「チルドレン・ファースト」など、基本方針9項目は妥当
問題は、掲げた課題を実行する力
野田内閣は、9月2日の組閣後に開かれた初閣議で9項目の基本方針を決定した。わずか2ページの文書であるので、ぜひ目を通してほしいが、そのポイントは次の通りである(筆者のまとめによる)。
- ① 国民目線に立った政治の実現に邁進
- ② 省益にとらわれることなく一体となって課題に取り組む。国民、与野党を問わず「対話の政治」を実践
- ③ 「行政の無駄遣い」を根絶、既得権を打破
- ④ 東日本大震災の復旧・復興の取り組みを加速。原発事故の収束は「チルドレン・ファースト」で
- ⑤ 経済成長と財政健全化の取り組みを両立
- ⑥ 社会保障・税一体改革成案を早急に具体化
- ⑦ 世界に雄飛する人材の育成
- ⑧ 日米同盟を基軸とした外交。アジア諸国等との多角的な結びつきを高める
- ⑨ 政務三役と官僚は情報共有と意思疎通を図り、一体化となって政策運営に取り組む
最初の3項目は、野田内閣の政治に取り組む基本スタンスだと理解していいだろう。④から⑥は当面の優先課題に対する基本方針だと思われるが、民意をほぼ忠実になぞっているようだ(野田内閣に優先的に処理してほしい政策課題を複数回答で訊いたところ、トップ3は「震災復興」63%、「景気や雇用」46%、「年金・医療・介護」37%だった)。
ただ、原発事故の収束に際し、「未来を担う子供や妊婦への対応を優先的に実施し、『チルドレン・ファースト』を実践する」と明記したことは、高く評価されて然るべきではないか。わが国では、これまでともすれば高齢者への取り組みが優先され、「未来を担う子ども」「チルドレン・ファースト」といったグローバル世界では至極当然の原理・原則が軽視されてきたきらいがあるので、このくだりはかなり新鮮な印象を受けた。

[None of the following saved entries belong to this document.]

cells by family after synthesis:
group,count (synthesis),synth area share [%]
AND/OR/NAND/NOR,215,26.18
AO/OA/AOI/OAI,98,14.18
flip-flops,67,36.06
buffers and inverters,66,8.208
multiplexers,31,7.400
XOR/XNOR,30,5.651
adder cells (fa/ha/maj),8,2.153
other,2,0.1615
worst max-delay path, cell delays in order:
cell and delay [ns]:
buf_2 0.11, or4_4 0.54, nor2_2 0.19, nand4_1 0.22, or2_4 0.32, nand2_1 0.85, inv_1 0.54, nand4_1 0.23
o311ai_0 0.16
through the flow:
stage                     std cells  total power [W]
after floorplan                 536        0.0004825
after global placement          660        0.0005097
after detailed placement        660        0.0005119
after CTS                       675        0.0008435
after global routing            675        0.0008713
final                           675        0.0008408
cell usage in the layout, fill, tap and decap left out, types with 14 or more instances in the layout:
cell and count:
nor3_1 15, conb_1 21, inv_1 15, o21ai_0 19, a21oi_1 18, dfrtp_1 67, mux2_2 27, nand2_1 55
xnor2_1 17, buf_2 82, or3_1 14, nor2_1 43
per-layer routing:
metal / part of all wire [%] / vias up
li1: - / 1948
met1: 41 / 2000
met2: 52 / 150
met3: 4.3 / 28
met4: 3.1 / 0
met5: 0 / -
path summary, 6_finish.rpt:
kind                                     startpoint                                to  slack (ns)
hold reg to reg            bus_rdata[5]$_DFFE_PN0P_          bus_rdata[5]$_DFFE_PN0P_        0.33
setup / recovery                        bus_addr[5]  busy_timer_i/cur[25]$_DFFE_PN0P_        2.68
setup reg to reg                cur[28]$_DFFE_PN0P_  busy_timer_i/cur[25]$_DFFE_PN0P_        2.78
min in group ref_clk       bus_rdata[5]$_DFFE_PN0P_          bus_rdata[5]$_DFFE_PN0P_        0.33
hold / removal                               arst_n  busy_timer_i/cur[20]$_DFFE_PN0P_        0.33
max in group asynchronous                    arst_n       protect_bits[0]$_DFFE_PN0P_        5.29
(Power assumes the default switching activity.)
--- src/hdl/coded_audio_input_frame_sync.sv ---
`timescale 1ns/1ns
`include "frame_sync_defs.svh"
module coded_audio_input_frame_sync
	import frame_sync_pkg::*;
#(
	parameter int TIMEOUT_CYCLES = `TIMEOUT_CYCLES
) (
	input  wire logic        i_core_clk,
	input  wire logic        i_rst,
	// AXI4-Lite slave
	input  wire logic [11:0] i_awaddr,
	input  wire logic        i_awvalid,
	output logic             o_awready,
	input  wire logic [31:0] i_wdata,
	input  wire logic [3:0]  i_wstrb,
	input  wire logic        i_wvalid,
	output logic             o_wready,
	output logic [1:0]       o_bresp,
	output logic             o_bvalid,
	input  wire logic        i_bready,
	input  wire logic [11:0] i_araddr,
	input  wire logic        i_arvalid,
	output logic             o_arready,
	output logic [31:0]      o_rdata,
	output logic [1:0]       o_rresp,
	output logic             o_rvalid,
	input  wire logic        i_rready,
	// Coded data link
	input  wire logic        i_coded_bit_in,
	input  wire logic        i_coded_bit_valid,
	input  wire logic        i_coded_bit_error_attr,
	input  wire logic        i_coded_sync_marker,
	input  wire logic        i_coded_bit_clock,
	output logic             o_coded_bit_clock,
	output logic             o_coded_bit_clock_oe,
	output logic             o_coded_data_request,
	// Decoder side
	output logic             o_decode_enable,
	output logic             o_audio_mute,
	output logic             o_frame_start
);

	// Whole module state
	typedef struct packed {
		ctrl_t       ctrl;        // Control fields
		logic        clk_d;       // Previous bit clock level
		logic        sync_d;      // Previous sync level
		logic        sync_pend;   // Sync edge awaiting valid bit
		logic [14:0] shreg;       // Pattern shift register
		logic [2:0]  bit_cnt;     // Bit in byte
		logic [7:0]  byte_sh;     // Byte assembly
		logic        byte_err;    // Combined error for byte
		logic [7:0]  rx_byte;     // Last byte
		logic        rx_err;      // Error of last byte
		logic [7:0]  fill;        // Buffer occupancy in bytes
		logic [15:0] drain_cnt;   // Decoder consumption timer
		logic        req;         // Request output
		sync_state_t state;       // Sync phase
		logic        pat_sel;     // Which pattern in general mode
		logic [15:0] frame_bits;  // Software frame length
		logic [15:0] frame_cnt;   // Bits into current frame
		logic [1:0]  verify_left; // Frames still to verify
		logic [31:0] timeout;     // Search time-out
		logic        fstart;      // Frame start pulse
		logic        aw_got;      // Write address held
		logic        w_got;       // Write data held
		logic [11:0] awaddr;      // Held write address
		logic [31:0] wdata;       // Held write data
		logic        bvalid;      // Write response pending
		logic        bad_w;       // Unmapped write
		logic        rvalid;      // Read data pending
		logic [31:0] rdata;       // Read data
		logic        bad_r;       // Unmapped read
	} core_st_t;

	core_st_t   st_reg;   // Registered state
	core_st_t   st_next;  // Next state
	link_bits_t pins;     // Synchronised link inputs
	logic       ext_clk;  // Synchronised external bit clock
	logic       gen_clk;  // Generated bit clock
	logic       gen_rise; // Generated rising edge
	logic       gen_fall; // Generated falling edge
	logic       buffered; // Buffer-controlled mode active
	logic       rise;     // Sampling moment
	logic       fall;     // Request update moment
	logic       vbit;     // Valid bit sampled
	logic       sy_edge;  // Sync rising edge at sampling
	logic       hit;      // Pattern match
	logic       fend;     // Frame length reached
	logic [1:0] vlen;     // Verification length
	logic       mode_chg; // Input mode written differently
	logic       new_byte; // Byte finished this sample

	// Link input synchronisers
	pin_sync u_sync_data (
		.i_core_clk (i_core_clk),
		.i_rst      (i_rst),
		.i_pin      (i_coded_bit_in),
		.o_level    (pins.data)
	);
	pin_sync u_sync_valid (
		.i_core_clk (i_core_clk),
		.i_rst      (i_rst),
		.i_pin      (i_coded_bit_valid),
		.o_level    (pins.valid)
	);
	pin_sync u_sync_err (
		.i_core_clk (i_core_clk),
		.i_rst      (i_rst),
		.i_pin      (i_coded_bit_error_attr),
		.o_level    (pins.err)
	);
	pin_sync u_sync_sy (
		.i_core_clk (i_core_clk),
		.i_rst      (i_rst),
		.i_pin      (i_coded_sync_marker),
		.o_level    (pins.sync)
	);
	pin_sync u_sync_clk (
		.i_core_clk (i_core_clk),
		.i_rst      (i_rst),
		.i_pin      (i_coded_bit_clock),
		.o_level    (ext_clk)
	);

	assign buffered = st_reg.ctrl.input_mode[`INMODE_BUFFERED_BIT];

	// Bit clock driver used in buffered mode
	bit_clock_gen u_clkgen (
		.i_core_clk (i_core_clk),
		.i_rst      (i_rst),
		.i_enable   (buffered),
		.i_ratio    (st_reg.ctrl.clk_ratio),
		.o_clk      (gen_clk),
		.o_rise     (gen_rise),
		.o_fall     (gen_fall)
	);

	// Main next-state logic
	always_comb begin
		st_next        = st_reg;
		st_next.fstart = 1'b0;
		// Edges of the chosen bit clock
		rise     = buffered ? gen_rise : (ext_clk && !st_reg.clk_d);
		fall     = buffered ? gen_fall : (!ext_clk && st_reg.clk_d);
		st_next.clk_d = ext_clk;
		vbit     = rise && pins.valid;
		sy_edge  = rise && pins.sync && !st_reg.sync_d;
		new_byte = 1'b0;
		hit      = 1'b0;
		fend     = 1'b0;
		mode_chg = 1'b0;
		// Verification length by CRC and free format
		unique case ({st_reg.ctrl.crc_on, st_reg.ctrl.free_fmt})
			2'b00:   vlen = 2'h1;
			2'b01:   vlen = 2'h2;
			2'b10:   vlen = 2'h0;
			2'b11:   vlen = 2'h1;
		endcase
		if (rise) begin
			st_next.sync_d = pins.sync;
		end
		// Sync edge remembered until a valid bit arrives
		if (sy_edge) begin
			st_next.sync_pend = 1'b1;
		end
		if (vbit) begin
			st_next.shreg    = {st_reg.shreg[13:0], pins.data};
			st_next.byte_sh  = {st_reg.byte_sh[6:0], pins.data};
			st_next.byte_err = st_reg.byte_err | pins.err;
			st_next.bit_cnt  = st_reg.bit_cnt + 3'h1;
			st_next.frame_cnt = st_reg.frame_cnt + 16'h0001;
			// Byte alignment from sync edge
			if ((st_reg.sync_pend || sy_edge)
				&& st_reg.ctrl.sync_mode == `SYNC_BYTE_ALIGNED) begin
				st_next.byte_sh  = {7'h00, pins.data};
				st_next.byte_err = pins.err;
				st_next.bit_cnt  = 3'h1;
			end else if (st_reg.bit_cnt == 3'h7) begin
				new_byte = 1'b1;
			end
			st_next.sync_pend = 1'b0;
			// Frame start detection per mode
			unique case (st_reg.ctrl.sync_mode)
				`SYNC_PULSE: hit = st_reg.sync_pend || sy_edge;
				`SYNC_LAYER2: hit = (({st_reg.shreg[13:0], pins.data}
					& `PAT_A_MASK) == `PAT_A_VALUE);
				`SYNC_GENERAL: hit = st_reg.pat_sel ?
					(({st_reg.shreg[13:0], pins.data} & `PAT_B_MASK) == `PAT_B_VALUE) :
					(({st_reg.shreg[13:0], pins.data} & `PAT_A_MASK) == `PAT_A_VALUE);
				`SYNC_BYTE_ALIGNED: hit = (({st_reg.shreg[13:0], pins.data}
					& `PAT_A_MASK) == `PAT_A_VALUE) && (st_reg.bit_cnt == 3'h6);
			endcase
			fend = (st_reg.frame_cnt == st_reg.frame_bits - 16'h0001);
		end
		if (new_byte) begin
			st_next.rx_byte  = st_next.byte_sh;
			st_next.rx_err   = st_next.byte_err;
			st_next.byte_err = 1'b0;
		end
		// Sync search, verification and lock
		unique case (st_reg.state)
			SEARCH: begin
				if (hit) begin
					st_next.frame_cnt   = 16'h0000;
					st_next.fstart      = 1'b1;
					st_next.timeout     = '0;
					st_next.verify_left = vlen;
					st_next.state       = (vlen == 2'h0) ? LOCKED : VERIFY;
				end else if (st_reg.ctrl.sync_mode == `SYNC_GENERAL) begin
					// Alternate pattern on time-out
					if (st_reg.timeout == TIMEOUT_CYCLES[31:0] - 32'h1) begin
						st_next.timeout = '0;
						st_next.pat_sel = ~st_reg.pat_sel;
					end else begin
						st_next.timeout = st_reg.timeout + 32'h1;
					end
				end
			end
			VERIFY, LOCKED: begin
				if (fend) begin
					st_next.frame_cnt = 16'h0000;
					st_next.fstart    = hit;
					if (!hit) begin
						st_next.state = SEARCH;
					end else if (st_reg.state == VERIFY) begin
						st_next.verify_left = st_reg.verify_left - 2'h1;
						if (st_reg.verify_left == 2'h1) begin
							st_next.state = LOCKED;
						end
					end
				end
			end
			default: st_next.state = SEARCH;
		endcase
		// Buffer occupancy: bytes in, decoder drains at fixed pace
		st_next.drain_cnt = st_reg.drain_cnt + 16'h0001;
		if (st_reg.drain_cnt == `BUFFER_DRAIN_CYCLES - 16'h0001) begin
			st_next.drain_cnt = 16'h0000;
		end
		if (new_byte && st_reg.fill != 8'hFF) begin
			st_next.fill = st_reg.fill + 8'h01;
		end
		if (st_reg.drain_cnt == `BUFFER_DRAIN_CYCLES - 16'h0001
			&& st_reg.state == LOCKED && st_next.fill != 8'h00) begin
			st_next.fill = st_next.fill - 8'h01;
		end
		// Request updated on falling bit clock edge
		if (fall) begin
			st_next.req = buffered && (st_reg.fill < `FILL_THRESHOLD);
		end
		if (!buffered) begin
			st_next.req = 1'b0;
		end
		// AXI4-Lite write channel
		if (i_awvalid && !st_reg.aw_got && !st_reg.bvalid) begin
			st_next.aw_got = 1'b1;
			st_next.awaddr = i_awaddr;
		end
		if (i_wvalid && !st_reg.w_got && !st_reg.bvalid) begin
			st_next.w_got = 1'b1;
			st_next.wdata = i_wdata;
		end
		if (st_reg.aw_got && st_reg.w_got) begin
			st_next.aw_got = 1'b0;
			st_next.w_got  = 1'b0;
			st_next.bvalid = 1'b1;
			st_next.bad_w  = 1'b0;
			unique case (st_reg.awaddr)
				`OFS_CTRL: begin
					// Mode fields written by software
					st_next.ctrl = st_reg.wdata[6:0];
					mode_chg = (st_reg.wdata[1:0] != st_reg.ctrl.input_mode);
				end
				`OFS_FRAME_LEN: st_next.frame_bits = st_reg.wdata[15:0];
				`OFS_STATUS, `OFS_RX_DATA: st_next.bad_w = 1'b0;
				default: st_next.bad_w = 1'b1;
			endcase
		end
		if (st_reg.bvalid && i_bready) begin
			st_next.bvalid = 1'b0;
		end
		// AXI4-Lite read channel
		if (i_arvalid && !st_reg.rvalid) begin
			st_next.rvalid = 1'b1;
			st_next.bad_r  = 1'b0;
			unique case (i_araddr)
				`OFS_CTRL:      st_next.rdata = {25'h0, st_reg.ctrl};
				`OFS_STATUS:    st_next.rdata = {20'h0, st_reg.fill, st_reg.req,
					st_reg.pat_sel, st_reg.state};
				`OFS_FRAME_LEN: st_next.rdata = {16'h0, st_reg.frame_bits};
				`OFS_RX_DATA:   st_next.rdata = {23'h0, st_reg.rx_err, st_reg.rx_byte};
				default: begin
					st_next.rdata = 32'h0000_0000;
					st_next.bad_r = 1'b1;
				end
			endcase
		end
		if (st_reg.rvalid && i_rready) begin
			st_next.rvalid = 1'b0;
		end
		// Input mode change acts as soft reset of the datapath
		if (mode_chg) begin
			st_next.state     = SEARCH;
			st_next.fill      = 8'h00;
			st_next.req       = 1'b0;
			st_next.bit_cnt   = 3'h0;
			st_next.frame_cnt = 16'h0000;
			st_next.timeout   = '0;
		end
	end

	// State register
	always_ff @(posedge i_core_clk) begin
		if (i_rst) begin
			st_reg            <= '0;
			st_reg.ctrl       <= 7'(`CTRL_RESET_VALUE);
			st_reg.frame_bits <= `DEFAULT_FRAME_BITS;
			st_reg.state      <= SEARCH;
		end else begin
			st_reg <= st_next;
		end
	end

	// Outputs
	assign o_awready            = !st_reg.aw_got && !st_reg.bvalid;
	assign o_wready             = !st_reg.w_got && !st_reg.bvalid;
	assign o_bvalid             = st_reg.bvalid;
	assign o_bresp              = st_reg.bad_w ? 2'h2 : 2'h0;
	assign o_arready            = !st_reg.rvalid;
	assign o_rvalid             = st_reg.rvalid;
	assign o_rdata              = st_reg.rdata;
	assign o_rresp              = st_reg.bad_r ? 2'h2 : 2'h0;
	assign o_coded_bit_clock    = gen_clk;
	assign o_coded_bit_clock_oe = buffered;
	assign o_coded_data_request = st_reg.req;
	assign o_decode_enable      = (st_reg.state == LOCKED);
	assign o_audio_mute         = (st_reg.state != LOCKED);
	assign o_frame_start        = st_reg.fstart;

endmodule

⑦では教育等、やや中期的な課題を取り上げ、⑧は外交方針、そして最後に⑨で、官僚との二人三脚を表明している。このコラムでも何度か(6月28日、7月12日等)指摘したように、わが国が採るべき処方箋はほぼ出尽くした感がある。後は、実行あるのみである。そして、政策を実行するためには官僚をうまく使いこなすことが必要であることは言うまでもあるまい。以上のような観点から総合的に考えれば、基本方針9項目は概ね妥当であると言えるのではないか。